*** Opening DATA TO EXAMINE ***
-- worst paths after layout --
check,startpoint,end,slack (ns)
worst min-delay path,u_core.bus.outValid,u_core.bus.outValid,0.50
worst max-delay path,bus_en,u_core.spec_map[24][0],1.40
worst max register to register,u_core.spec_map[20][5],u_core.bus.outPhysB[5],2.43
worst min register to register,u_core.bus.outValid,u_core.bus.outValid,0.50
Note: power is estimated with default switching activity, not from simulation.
## config.mk

```make
export PLATFORM = sky130hd
export DESIGN_NAME = fp_res_collector
export DESIGN_NICKNAME = d
export VERILOG_FILES = /design/src/rtl/fp_res_collector.sv
export SDC_FILE = /design/constraint.sdc
export NUM_CORES = 1
export LEC_CHECK = 0
export ABC_AREA = 1
export CAP_MARGIN = 15
export CORE_MARGIN = 4
export CORE_UTILIZATION = 59
export DETAILED_ROUTE_END_ITERATION = 6
export PLACE_DENSITY = 0.89
export SLEW_MARGIN = 20
export SYNTH_ARGS = -nofsm -noshare
export SYNTH_HDL_FRONTEND = slang
export SYNTH_SLANG_ARGS = --single-unit
```

## constraint.sdc

```tcl
create_clock -name clk -period 3.48 [get_ports clk]
set_input_delay 0.522 -clock clk [delete_from_list [all_inputs] [get_ports clk]]
set_output_delay 0.522 -clock clk [all_outputs]
set_load 0.01 [all_outputs]
```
*** Closing DATA TO EXAMINE ***
* [EXERCISE INSTRUCTIONS] The answer must be every line of the records that holds the string "register".

* [EXERCISE SOLUTION]
worst max register to register,u_core.spec_map[20][5],u_core.bus.outPhysB[5],2.43
worst min register to register,u_core.bus.outValid,u_core.bus.outValid,0.50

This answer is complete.